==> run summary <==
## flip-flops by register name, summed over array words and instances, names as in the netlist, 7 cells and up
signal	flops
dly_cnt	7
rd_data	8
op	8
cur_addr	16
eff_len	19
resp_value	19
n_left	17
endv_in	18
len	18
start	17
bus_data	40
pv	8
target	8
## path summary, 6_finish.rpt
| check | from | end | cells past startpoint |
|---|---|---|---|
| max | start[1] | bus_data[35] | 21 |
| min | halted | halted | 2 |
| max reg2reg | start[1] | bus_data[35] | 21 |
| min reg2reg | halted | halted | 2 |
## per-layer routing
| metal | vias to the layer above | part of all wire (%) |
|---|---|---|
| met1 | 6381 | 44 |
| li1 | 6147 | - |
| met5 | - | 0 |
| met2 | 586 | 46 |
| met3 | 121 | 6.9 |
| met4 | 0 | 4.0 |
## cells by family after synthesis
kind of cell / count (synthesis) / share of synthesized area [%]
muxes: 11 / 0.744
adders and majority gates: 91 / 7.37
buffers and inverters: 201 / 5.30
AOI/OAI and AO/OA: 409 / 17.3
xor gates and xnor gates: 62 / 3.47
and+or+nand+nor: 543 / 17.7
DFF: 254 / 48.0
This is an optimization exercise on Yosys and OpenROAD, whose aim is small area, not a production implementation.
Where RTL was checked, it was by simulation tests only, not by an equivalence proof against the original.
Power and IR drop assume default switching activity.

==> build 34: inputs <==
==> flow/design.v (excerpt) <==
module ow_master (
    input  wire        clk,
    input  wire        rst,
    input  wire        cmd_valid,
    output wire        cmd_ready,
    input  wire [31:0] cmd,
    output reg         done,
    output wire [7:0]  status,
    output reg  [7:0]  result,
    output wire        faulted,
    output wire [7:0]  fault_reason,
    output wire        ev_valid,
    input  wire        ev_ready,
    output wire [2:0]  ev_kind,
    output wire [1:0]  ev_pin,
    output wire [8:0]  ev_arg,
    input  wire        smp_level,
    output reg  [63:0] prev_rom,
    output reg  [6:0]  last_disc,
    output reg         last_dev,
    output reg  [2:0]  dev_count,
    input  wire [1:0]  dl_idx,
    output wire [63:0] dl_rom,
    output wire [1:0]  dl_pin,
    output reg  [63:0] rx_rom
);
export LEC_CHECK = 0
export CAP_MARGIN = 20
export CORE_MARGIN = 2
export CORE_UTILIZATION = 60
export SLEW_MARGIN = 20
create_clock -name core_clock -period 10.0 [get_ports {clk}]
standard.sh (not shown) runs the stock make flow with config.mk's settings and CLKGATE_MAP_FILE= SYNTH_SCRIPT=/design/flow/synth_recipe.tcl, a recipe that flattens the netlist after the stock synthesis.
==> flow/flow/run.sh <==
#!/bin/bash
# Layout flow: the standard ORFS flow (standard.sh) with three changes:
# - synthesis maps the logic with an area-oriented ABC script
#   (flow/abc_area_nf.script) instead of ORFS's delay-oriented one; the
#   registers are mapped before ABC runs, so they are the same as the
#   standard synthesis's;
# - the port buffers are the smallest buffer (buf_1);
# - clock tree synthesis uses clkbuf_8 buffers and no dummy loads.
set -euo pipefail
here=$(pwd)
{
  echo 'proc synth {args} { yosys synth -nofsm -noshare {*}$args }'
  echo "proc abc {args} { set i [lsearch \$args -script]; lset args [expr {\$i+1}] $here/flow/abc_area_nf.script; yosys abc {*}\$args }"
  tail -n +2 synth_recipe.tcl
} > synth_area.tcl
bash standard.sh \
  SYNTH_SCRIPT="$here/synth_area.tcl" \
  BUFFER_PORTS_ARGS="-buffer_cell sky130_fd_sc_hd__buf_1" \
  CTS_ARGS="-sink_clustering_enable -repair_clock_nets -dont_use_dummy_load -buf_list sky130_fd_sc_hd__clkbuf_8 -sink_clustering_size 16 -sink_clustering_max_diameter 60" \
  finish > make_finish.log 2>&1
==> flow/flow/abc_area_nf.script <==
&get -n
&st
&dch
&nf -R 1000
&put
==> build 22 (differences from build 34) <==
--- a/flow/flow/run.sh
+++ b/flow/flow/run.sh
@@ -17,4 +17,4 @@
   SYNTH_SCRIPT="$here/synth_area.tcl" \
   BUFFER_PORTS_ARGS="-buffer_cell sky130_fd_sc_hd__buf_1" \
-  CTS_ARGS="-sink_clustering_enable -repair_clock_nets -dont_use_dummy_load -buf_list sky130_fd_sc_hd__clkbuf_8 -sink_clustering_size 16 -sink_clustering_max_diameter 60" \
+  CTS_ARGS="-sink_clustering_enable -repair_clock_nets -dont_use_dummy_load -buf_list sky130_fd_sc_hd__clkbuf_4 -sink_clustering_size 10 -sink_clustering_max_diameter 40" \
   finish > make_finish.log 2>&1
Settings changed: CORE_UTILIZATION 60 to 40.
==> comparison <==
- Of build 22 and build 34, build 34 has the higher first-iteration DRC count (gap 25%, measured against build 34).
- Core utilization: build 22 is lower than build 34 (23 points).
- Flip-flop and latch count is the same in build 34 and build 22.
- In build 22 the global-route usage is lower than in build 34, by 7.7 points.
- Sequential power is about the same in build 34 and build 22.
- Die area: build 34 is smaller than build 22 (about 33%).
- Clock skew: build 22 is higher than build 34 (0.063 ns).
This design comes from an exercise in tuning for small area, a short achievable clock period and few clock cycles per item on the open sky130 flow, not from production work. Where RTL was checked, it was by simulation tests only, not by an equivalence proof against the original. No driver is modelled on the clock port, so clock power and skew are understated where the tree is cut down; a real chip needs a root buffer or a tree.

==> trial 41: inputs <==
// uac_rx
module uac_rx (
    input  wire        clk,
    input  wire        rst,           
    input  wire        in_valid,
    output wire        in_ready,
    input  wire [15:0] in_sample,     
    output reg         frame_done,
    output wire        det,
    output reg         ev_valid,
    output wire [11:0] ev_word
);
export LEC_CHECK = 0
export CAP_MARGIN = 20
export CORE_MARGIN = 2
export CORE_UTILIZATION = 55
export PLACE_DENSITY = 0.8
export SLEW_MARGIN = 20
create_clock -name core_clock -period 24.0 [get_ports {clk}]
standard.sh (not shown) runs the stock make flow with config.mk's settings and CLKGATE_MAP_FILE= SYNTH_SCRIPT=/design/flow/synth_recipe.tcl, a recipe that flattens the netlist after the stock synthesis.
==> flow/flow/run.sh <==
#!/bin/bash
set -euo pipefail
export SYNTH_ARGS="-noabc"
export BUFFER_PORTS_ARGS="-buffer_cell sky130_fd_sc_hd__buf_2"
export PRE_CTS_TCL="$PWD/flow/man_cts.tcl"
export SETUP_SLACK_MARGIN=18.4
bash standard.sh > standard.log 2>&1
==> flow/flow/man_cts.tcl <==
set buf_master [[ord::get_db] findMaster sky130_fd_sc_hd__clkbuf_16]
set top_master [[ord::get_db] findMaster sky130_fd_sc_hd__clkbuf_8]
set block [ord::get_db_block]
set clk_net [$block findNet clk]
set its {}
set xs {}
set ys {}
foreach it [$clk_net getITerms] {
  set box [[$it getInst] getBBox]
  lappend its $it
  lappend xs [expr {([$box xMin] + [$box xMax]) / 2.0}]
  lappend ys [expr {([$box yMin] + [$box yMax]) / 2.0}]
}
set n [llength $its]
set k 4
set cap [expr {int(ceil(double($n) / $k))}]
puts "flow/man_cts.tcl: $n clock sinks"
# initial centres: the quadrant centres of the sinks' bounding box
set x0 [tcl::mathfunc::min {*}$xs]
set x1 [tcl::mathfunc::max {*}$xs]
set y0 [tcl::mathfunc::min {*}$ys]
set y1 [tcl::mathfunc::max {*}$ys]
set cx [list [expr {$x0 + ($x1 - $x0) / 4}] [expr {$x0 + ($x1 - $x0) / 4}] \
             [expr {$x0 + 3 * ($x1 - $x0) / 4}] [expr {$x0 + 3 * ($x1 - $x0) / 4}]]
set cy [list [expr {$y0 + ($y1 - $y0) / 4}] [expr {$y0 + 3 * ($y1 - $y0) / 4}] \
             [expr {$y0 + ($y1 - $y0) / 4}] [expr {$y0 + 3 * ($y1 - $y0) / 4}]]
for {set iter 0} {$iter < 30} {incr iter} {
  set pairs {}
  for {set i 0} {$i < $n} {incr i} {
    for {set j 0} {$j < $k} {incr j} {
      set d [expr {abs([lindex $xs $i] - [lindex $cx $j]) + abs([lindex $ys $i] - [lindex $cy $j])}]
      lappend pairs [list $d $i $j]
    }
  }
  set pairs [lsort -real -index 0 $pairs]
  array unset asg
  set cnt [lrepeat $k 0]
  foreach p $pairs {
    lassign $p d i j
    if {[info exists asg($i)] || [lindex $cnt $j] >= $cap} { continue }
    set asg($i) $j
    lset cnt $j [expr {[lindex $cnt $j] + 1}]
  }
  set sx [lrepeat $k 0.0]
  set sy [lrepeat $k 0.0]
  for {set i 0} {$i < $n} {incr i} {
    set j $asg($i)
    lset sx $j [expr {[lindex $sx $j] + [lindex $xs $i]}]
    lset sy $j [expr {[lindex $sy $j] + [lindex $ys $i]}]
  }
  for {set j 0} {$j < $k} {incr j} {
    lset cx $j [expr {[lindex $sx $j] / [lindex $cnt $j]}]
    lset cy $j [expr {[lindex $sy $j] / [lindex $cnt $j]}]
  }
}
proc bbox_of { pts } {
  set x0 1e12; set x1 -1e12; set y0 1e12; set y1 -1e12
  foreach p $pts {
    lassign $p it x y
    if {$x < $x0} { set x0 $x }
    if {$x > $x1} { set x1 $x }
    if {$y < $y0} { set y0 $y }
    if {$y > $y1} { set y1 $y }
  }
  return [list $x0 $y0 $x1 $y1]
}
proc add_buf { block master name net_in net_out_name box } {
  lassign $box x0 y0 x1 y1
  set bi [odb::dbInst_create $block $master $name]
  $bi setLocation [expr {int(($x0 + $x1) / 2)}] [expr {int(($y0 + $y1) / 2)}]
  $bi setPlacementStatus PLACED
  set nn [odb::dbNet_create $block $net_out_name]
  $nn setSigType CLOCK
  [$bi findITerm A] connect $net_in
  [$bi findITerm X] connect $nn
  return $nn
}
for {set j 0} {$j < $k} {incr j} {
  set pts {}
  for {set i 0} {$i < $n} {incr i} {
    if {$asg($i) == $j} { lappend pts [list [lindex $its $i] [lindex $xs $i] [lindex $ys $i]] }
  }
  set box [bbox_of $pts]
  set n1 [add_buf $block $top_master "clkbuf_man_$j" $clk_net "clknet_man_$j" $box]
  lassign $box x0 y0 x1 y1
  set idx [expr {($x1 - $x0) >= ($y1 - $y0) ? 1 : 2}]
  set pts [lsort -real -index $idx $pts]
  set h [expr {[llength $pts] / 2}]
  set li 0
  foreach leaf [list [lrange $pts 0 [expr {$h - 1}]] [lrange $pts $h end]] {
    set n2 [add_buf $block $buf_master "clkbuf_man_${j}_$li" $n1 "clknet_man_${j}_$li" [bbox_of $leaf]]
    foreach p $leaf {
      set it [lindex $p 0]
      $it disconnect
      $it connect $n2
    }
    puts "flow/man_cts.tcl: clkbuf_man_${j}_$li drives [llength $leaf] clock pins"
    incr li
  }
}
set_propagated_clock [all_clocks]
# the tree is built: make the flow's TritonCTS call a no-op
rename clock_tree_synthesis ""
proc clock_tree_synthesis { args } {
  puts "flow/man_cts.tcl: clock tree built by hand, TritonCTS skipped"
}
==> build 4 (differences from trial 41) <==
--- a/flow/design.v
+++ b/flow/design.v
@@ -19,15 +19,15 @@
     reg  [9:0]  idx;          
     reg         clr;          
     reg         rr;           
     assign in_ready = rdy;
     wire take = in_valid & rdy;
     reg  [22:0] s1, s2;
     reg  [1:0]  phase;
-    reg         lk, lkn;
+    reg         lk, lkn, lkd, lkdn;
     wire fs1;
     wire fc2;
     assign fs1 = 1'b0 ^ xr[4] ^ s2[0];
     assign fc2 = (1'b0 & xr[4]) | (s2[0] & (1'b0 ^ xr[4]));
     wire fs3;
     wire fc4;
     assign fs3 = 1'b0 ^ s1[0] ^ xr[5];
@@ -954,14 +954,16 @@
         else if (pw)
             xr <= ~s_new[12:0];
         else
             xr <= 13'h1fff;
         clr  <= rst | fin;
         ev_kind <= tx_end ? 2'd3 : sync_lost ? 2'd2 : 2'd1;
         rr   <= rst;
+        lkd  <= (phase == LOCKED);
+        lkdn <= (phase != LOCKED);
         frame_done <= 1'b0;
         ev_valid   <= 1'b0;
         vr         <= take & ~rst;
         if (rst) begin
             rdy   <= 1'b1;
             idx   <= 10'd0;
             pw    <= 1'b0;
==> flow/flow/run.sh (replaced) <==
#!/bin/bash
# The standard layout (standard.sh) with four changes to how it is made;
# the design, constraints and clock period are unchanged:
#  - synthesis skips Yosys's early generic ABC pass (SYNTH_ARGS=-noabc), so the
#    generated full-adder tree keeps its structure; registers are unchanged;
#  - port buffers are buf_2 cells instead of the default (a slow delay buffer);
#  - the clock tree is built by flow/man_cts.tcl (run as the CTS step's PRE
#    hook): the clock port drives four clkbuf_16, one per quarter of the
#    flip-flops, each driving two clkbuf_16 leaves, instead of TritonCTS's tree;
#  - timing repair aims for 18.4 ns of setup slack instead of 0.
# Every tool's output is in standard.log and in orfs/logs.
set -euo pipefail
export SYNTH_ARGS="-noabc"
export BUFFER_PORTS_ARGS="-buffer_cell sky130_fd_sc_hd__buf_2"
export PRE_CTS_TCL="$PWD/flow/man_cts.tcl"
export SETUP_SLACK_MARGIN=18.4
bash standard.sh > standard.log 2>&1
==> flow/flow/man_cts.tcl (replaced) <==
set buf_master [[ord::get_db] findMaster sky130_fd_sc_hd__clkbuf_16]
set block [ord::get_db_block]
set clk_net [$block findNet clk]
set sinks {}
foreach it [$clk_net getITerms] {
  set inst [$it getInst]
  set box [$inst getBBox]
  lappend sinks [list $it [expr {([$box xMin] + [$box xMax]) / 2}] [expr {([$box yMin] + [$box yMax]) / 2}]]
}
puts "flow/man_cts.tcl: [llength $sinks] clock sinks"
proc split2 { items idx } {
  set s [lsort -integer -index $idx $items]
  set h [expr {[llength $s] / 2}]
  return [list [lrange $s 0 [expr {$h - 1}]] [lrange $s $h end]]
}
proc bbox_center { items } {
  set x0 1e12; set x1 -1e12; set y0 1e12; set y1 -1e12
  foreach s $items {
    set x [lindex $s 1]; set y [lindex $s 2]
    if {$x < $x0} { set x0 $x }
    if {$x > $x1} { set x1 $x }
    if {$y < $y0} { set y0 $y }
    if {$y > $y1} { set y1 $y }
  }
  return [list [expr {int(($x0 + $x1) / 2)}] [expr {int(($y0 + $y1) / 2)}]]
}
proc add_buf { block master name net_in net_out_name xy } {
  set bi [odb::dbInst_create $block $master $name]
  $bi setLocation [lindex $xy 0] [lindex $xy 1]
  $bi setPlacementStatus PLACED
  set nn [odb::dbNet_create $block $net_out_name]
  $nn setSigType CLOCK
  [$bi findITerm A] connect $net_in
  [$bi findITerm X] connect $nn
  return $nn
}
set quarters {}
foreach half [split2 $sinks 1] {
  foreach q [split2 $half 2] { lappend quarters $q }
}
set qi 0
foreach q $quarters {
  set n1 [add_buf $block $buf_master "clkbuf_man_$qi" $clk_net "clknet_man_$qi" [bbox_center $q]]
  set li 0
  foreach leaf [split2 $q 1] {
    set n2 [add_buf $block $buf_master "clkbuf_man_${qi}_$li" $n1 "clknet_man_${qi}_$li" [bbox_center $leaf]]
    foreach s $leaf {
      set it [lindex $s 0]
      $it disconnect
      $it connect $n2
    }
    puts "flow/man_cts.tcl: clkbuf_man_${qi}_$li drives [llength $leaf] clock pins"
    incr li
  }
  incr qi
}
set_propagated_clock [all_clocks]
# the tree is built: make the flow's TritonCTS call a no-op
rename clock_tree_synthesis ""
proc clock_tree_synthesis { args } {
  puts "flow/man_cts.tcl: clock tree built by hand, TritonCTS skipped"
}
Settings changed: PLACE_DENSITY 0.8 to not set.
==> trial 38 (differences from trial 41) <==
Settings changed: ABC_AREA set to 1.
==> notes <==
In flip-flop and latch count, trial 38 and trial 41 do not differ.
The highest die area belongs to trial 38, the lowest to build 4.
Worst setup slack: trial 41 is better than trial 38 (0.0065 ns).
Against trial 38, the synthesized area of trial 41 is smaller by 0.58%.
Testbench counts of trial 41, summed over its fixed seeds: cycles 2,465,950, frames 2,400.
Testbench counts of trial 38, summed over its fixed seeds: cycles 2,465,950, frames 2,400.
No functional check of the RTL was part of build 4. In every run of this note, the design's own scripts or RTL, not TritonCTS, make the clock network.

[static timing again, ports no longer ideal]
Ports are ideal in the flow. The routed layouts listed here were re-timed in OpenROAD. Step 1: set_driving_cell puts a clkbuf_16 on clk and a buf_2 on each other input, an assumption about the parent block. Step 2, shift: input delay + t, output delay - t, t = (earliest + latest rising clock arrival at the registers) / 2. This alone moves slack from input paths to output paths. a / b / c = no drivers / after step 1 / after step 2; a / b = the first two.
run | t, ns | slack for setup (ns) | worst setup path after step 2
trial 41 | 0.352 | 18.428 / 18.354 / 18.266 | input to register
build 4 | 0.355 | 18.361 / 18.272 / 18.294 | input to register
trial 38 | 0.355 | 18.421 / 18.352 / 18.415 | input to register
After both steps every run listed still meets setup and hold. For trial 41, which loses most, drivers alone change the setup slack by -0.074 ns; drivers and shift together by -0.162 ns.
┄┄┄┄┄┄
## Try it
Reproduce every line of the listing above in which the string "quarters" appears.

## Written response
set quarters {}
  foreach q [split2 $half 2] { lappend quarters $q }
foreach q $quarters {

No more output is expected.